According to Marion, that which is given gives itself wholly and unconditionally. The phenomenality of the given rests in its being given and in its reception into experience. A thing given therefore only becomes a phenomenon when a recipient experiences it, yet the attitude of the recipient cannot compromise the integrity or givenness of the given. Being given then is always anterior to phenomenality. These are the conditions of phenomenology: the given and the horizon of its appearance.
Some works of art give themselves more obviously than others. A painting or sculpture gives itself in a wholeness that is more immediate than a novel or symphony. Music presents a fascinating phenomenality. Certainly it is given wholly and unconditionally, yet its presentation to experience challenges the recipient in ways other art forms do not.

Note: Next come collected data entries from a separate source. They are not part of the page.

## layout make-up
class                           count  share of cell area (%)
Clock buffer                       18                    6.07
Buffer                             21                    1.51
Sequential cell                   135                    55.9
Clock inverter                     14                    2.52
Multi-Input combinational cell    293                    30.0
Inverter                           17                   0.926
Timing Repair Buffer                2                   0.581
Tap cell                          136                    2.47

A symphony may present itself in partitura, in 'full score' as a text, and its recipient can turn its pages and hear the music play out in time as its being unravels in presentation. Recipients who do not read music or hear the notations of the score do not experience a symphony in partitura, but in performance. What is a performance if it is not an interpretation of a score heard by its composer and rendered symbolically? A conductor and each member of an orchestra read the text of what is before them and represent something akin to what a composer has heard.
What the composer has heard and written and what a musical ensemble performs are acts of creation whose givenness is whole, complete, and unconditional. In the performance (or realization) of the symphony sound and sense march through time and into being well after their givenness has breached its horizon to enter the experience of the recipient/hearer. Each voice of the orchestra cuts a gap in space and time to enter an emerging reality of hearing. Something new has appeared where it was not: music in its pure givenness realized as a gift of sound and sense.

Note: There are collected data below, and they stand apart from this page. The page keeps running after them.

[src/hdl/ep2sen_ram.sv]
// Generic single-write, single-read RAM with registered read data.
// No dependencies.
module ep2sen_ram #(
  parameter int unsigned WIDTH = 8,
  parameter int unsigned DEPTH = 64
) (
  input  logic                                   clk_i,
  input  logic                                   we_i,
  input  logic [(DEPTH > 1 ? $clog2(DEPTH) : 1)-1:0] waddr_i,
  input  logic [WIDTH-1:0]                       wdata_i,
  input  logic [(DEPTH > 1 ? $clog2(DEPTH) : 1)-1:0] raddr_i,
  output logic [WIDTH-1:0]                       rdata_o
);

  logic [WIDTH-1:0] mem_q [DEPTH];
  logic [WIDTH-1:0] rdata_q;

  always_ff @(posedge clk_i) begin
    if (we_i) begin
      mem_q[waddr_i] <= wdata_i;
    end
    rdata_q <= mem_q[raddr_i];
  end

  assign rdata_o = rdata_q;

endmodule

[config.mk]
export PLATFORM = sky130hd
export DESIGN_NAME = ep2sen_ram
export DESIGN_NICKNAME = d
export VERILOG_FILES = /design/src/hdl/ep2sen_ram.sv
export SDC_FILE = /design/constraint.sdc
export NUM_CORES = 1
export LEC_CHECK = 0
export BUFFER_PORTS_ARGS = -buffer_cell sky130_fd_sc_hd__buf_2
export CORE_ASPECT_RATIO = 0.7
export CORE_MARGIN = 5
export CORE_UTILIZATION = 60
export DETAILED_ROUTE_END_ITERATION = 6
export HOLD_SLACK_MARGIN = 0.1
export PLACE_DENSITY = 0.76
export SETUP_SLACK_MARGIN = 0.1
export SLEW_MARGIN = 40
export SYNTH_ARGS = -nofsm -noshare
export SYNTH_HDL_FRONTEND = slang
export SYNTH_SLANG_ARGS = --single-unit
[constraint.sdc]
create_clock -name clk_i -period 6.2 [get_ports clk_i]
set_clock_uncertainty 0.15 [all_clocks]
set_input_delay 0.62 -clock clk_i [delete_from_list [all_inputs] [get_ports clk_i]]
set_output_delay 0.62 -clock clk_i [all_outputs]
set_load 0.01 [all_outputs]
# [After elaboration in Yosys (flattened, before gate mapping)]
# Memory sizes are Yosys's and may differ from the RTL's. A register that Yosys moved wholly into a read port is not among the register bits.
# Index checks and enable logic that the tools add are counted.
[op_classes] muxes=2
[ops] cell="1-bit two-way mux" count=2
[totals] elab_cells=3 ram_bits=512 out_inout_bits=8 inputBits=22 memories=1 regBits=0
[memory_table] memory="mem_q" words=64 width=8 rd=1 rd_clocked_by_memory_dff=1 wr=1 line="15" text="logic [WIDTH-1:0] mem_q [DEPTH];"

# [Longest topological paths before layout]
# Gate-level depths: netlist (run 1).
[logic_depth] ltp_word=2 ltp_mapped=9 depth_no_buf=5

# [Worst setup path before layout (run 1)]
# OpenSTA, ideal clock, no wires.
[synth_timing] path_kind="in2reg" start="input port raddr_i[1] in the netlist's numbering" end="register rdata_q[3], in the netlist rdata_o[3] (read register of mem_q)" path_buffers=3 setup_ns=0.128 arrival_time_ns=2.160 required_ns=5.922 slack_ns=3.762 stages=7 cell_sequence="buf_4 buf_2 buf_2 mux4_2 mux4_2 o21ai_1 o41ai_1"
[synth_rtl] element="start: declaration" line="11" text="input logic [(DEPTH > 1 ? $clog2(DEPTH) : 1)-1:0] raddr_i,"
[synth_rtl] element="end: declaration" line="16" text="logic [WIDTH-1:0] rdata_q;"

==> results of run 1 <==
==> per-stage QoR <==
step | area [sq um] | util, % | worst slack (ns) | std cells | hold slack, ns
2_1_floorplan | 20170 | - | 3.762 | 940 | 0.5683
3_3_place_gp | 20670 | 61.96 | 2.427 | 1368 | 0.6600
3_5_place_dp | 20770 | 62.29 | 2.577 | 1369 | 0.7036
4_1_cts | 22160 | 66.44 | 3.146 | 1451 | 0.3294
5_1_grt | 22220 | 66.61 | 3.006 | 1452 | 0.3468
6_report | 22220 | 66.61 | 3.110 | 1452 | 0.3656
==> metal layers <==
layer,GRT usage [%],up-vias
met4,5.682,2
met3,5.925,60
met5,0,-
met1,37.87,5088
li1,-,4001
met2,35.66,516
==> cells in the final DEF (no fill, tap or decap), types with 13 or more instances in the layout <==
cell type  netlist  routed
nand2_1         19      19
clkbuf_16        0      48
edfxtp_1       512     512
nor2b_1         14      14
nor2_1          83      38
buf_2           11      21
buf_4           13      23
mux4_2         126     126
mux2_2          13      13
mux2i_1         23      23
nor2_2           0      45
clkbuf_1        17      16
nand3_1         13      13
==> worst register-to-register path, cell delays in order, from the launching register on <==
cell	delay (ns)
edfxtp_1	0.38
mux4_2	0.48
mux4_2	0.47
nor2_1	0.30
nor3_1	0.18
o2bb2ai_1	0.15
==> final timing paths <==
check,endpoint,slack [ns]
min reg2reg,rdata_o[6],0.71
min,rdata_o[1],0.37
max,rdata_o[0],3.11
max reg2reg,rdata_o[0],3.96
==> registers in the layout, indices dropped and copies added, names as in the netlist <==
register / flops
rdata_o: 8
mem_q: 512
==> area by class of cell <==
| type | count | area [sq um] | area share [%] |
|---|---|---|---|
| Sequential cell | 520 | 15530 | 69.93 |
| Multi-Input combinational cell | 369 | 4431 | 19.94 |
| Clock buffer | 67 | 1291 | 5.812 |
| Tap cell | 435 | 544.3 | 2.450 |
| Timing Repair Buffer | 46 | 322.8 | 1.453 |
| Clock inverter | 15 | 92.59 | 0.4168 |
==> power by group through the flow <==
stage / sequential [mW] / clock, mW / combinational (mW)
final: 3.90 / 2.69 / 0.357
after global routing: 3.90 / 2.87 / 0.381
after floorplan: 3.97 / 0 / 0.207
after detailed placement: 3.98 / 0 / 0.354
after CTS: 3.90 / 2.71 / 0.357
after global placement: 3.98 / 0 / 0.342
==> logic make-up after synthesis <==
family	count (synthesis)	share of synthesized area [%]
flip-flops	520	77.03
multiplexers	162	15.94
AND/OR/NAND/NOR	153	3.387
AO/OA/AOI/OAI	54	2.072
buffers and inverters	51	1.570
==> qor.yml, run 1 <==
status: "finished, final reports clean"
clock_latency_ns: 0.57
switching_share_pct: 20.74
drt_pass1_iterations: 7
min_period_ns: 3.090
die_w_microns: 229.1
timing.rr.start: "mem_q[4][0]"
post_cts_resized: 0
startpoint: "raddr_i[1]"
drv_cap: 0
io_buffers: 29
die_y_microns: 163.4
drc: 0
io_pins: 30
critPathKind: "in2reg"
nFillCells: 2115
cts_htree_levels: 2
grt_pass1_vias: 9662
dr.max_layer_used: "met5"
rsz0062_at_grt: "no"
rows: 56
relSlewSlack_pct: 43.03
cts_tree: "built"
cp.required_ns: 6.49
via_per_inst: 6.658
critical-path-max-stage-delay_ns: 0.55
cpMaxStageDelayCell: "buf_4"
synth_seq_cells: 520
setup_viol: 0
grt_overflow_total: 0
hold_viol_final: 0
syn_nets: 962
synthMostInstantiatedCell: "edfxtp_1"
final_antenna_net_count: 0
n_antenna_cell: 0
core_sq_mm: 0.03335
synth_commonest_cells: "512 x edfxtp_1, 126 x mux4_2, 83 x nor2_1"
crit_path_end_kind: "flip-flop"
p_leak_nw: 6.837
pwr-share-clk_pct: 38.7
cp.arrival_ns: 3.38
cts_buffers: 46
hp-class: "in2reg"
start_kind: "input pin"
wl_met3_microns: 4653
ys_warn_count: 0
synth_ff_type: "edfxtp_1"
clock_path_buffers: 3
cp_num_buf_inv: 3
tightestPinTransition_ns: 0.8514
cp_cell_sequence: "buf_4 > buf_12 > buf_4 > mux4_2 > mux4_2 > nor2_1 > nor3_1 > o2bb2ai_1"
nets: 1005
drive_gt1_share_pct: 28.42
area_delta_synth_final_pct: 10.16
dieArea_sq_mm: 0.03744
p_comb_share_pct: 5.1
hold_depth: 3
fin_crit_sh_pct: 49.83
reg2reg_depth: 5
setup_tns_ns: 0
path_max_fanout: 42
p_int_mw: 5.505
grt_usage_pct: 24.26
fmaxAchievable_mhz: 323.7
synth_edf_count: 512
routedWlPerCell_microns: 30.40
p_per_area_mw_per_mm2: 312.6
p_switching_mw: 1.441
power_mw: 6.946
synth.area.top_cells: "edfxtp_1 76%, mux4_2 14%, nor2_1 1.5%"
cts-root-buf: "clkbuf_16"
drt_iter0_drc: 1368
synth_area_per_cell_sq_um: 21.45
yosysSeqAreaShare_pct: 77.03
wl_met2_microns: 20160
synth_top_cell_area_share_pct: 76.24
vias: 9667
cts.sinks: 520
postCtsSetupRepairBufs: 0
wl_microns: 44140
wl_met1_microns: 18470
synthArstFlopShare_pct: 0
path_depth: 8
grt_max_degree: 84
slew_viol_final: 0
seqPwrFrac_pct: 56.2
antenna_found_initial: 1
synthCells: 940
peakVddDrop_v: 0.0002199
cts.clk_slew.worst_paths_ns: 0.06
synth_cell_type_count: 40
hold_buffers: 0
grt_pass1_wl_microns: 66180
hold_start: "raddr_i[5]"
yosysTopAreaCell: "edfxtp_1"
dp_hpwl_microns: 25910
routabilityCongestion: 0.8423
path_delay_family: "buffers and inverters"
start_util_pct: 60.47
synth_area_sq_mm: 0.02017
Power figures use the tool's default switching activity.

The jazz musician cuts out the middleman and allows for even more reduction of givenness. She hears, improvises and performs in the uncanniest synchronicity. Sound and sense emerge instantaneously from depths of musical consciousness and then penetrate into the depths of musical consciousness of the recipient. This fascinating dislocation of creation underscores the givenness of the self that gives and the self that receives. The kenotic gesture of the giving self (music and musician are so entangled here as to confuse them) in the moment of 'jazz' opens up musical space-time that creates the very consciousness of the hearer.
The musical kenosis in jazz is also present in the composer of the symphony. The unity of the composer and her composition is less obvious in that instance perhaps because of an undeserved privileging of the partitura over the extemporaneous ownership of the jazz musician of her music. The analogy here between Derrida's argument that speech is privileged over writing witnesses to the bankruptcy of that view. Once we dispense with doubt about ownership, dispense with an infantile need for certainty, the sound and sense of language and music can speak for themselves, each self giving itself into givenness and into phenomenality without fear or prejudice.
The music of givenness allows the gift and the gifted to be themselves, the one appearing more and more in the experience of the other; the other truly experiencing from that which is given as given in its pure givenness---whole and unconditional---as it appears in the widening aperture of the receiving self, which empties itself to accommodate more and more of that which is given.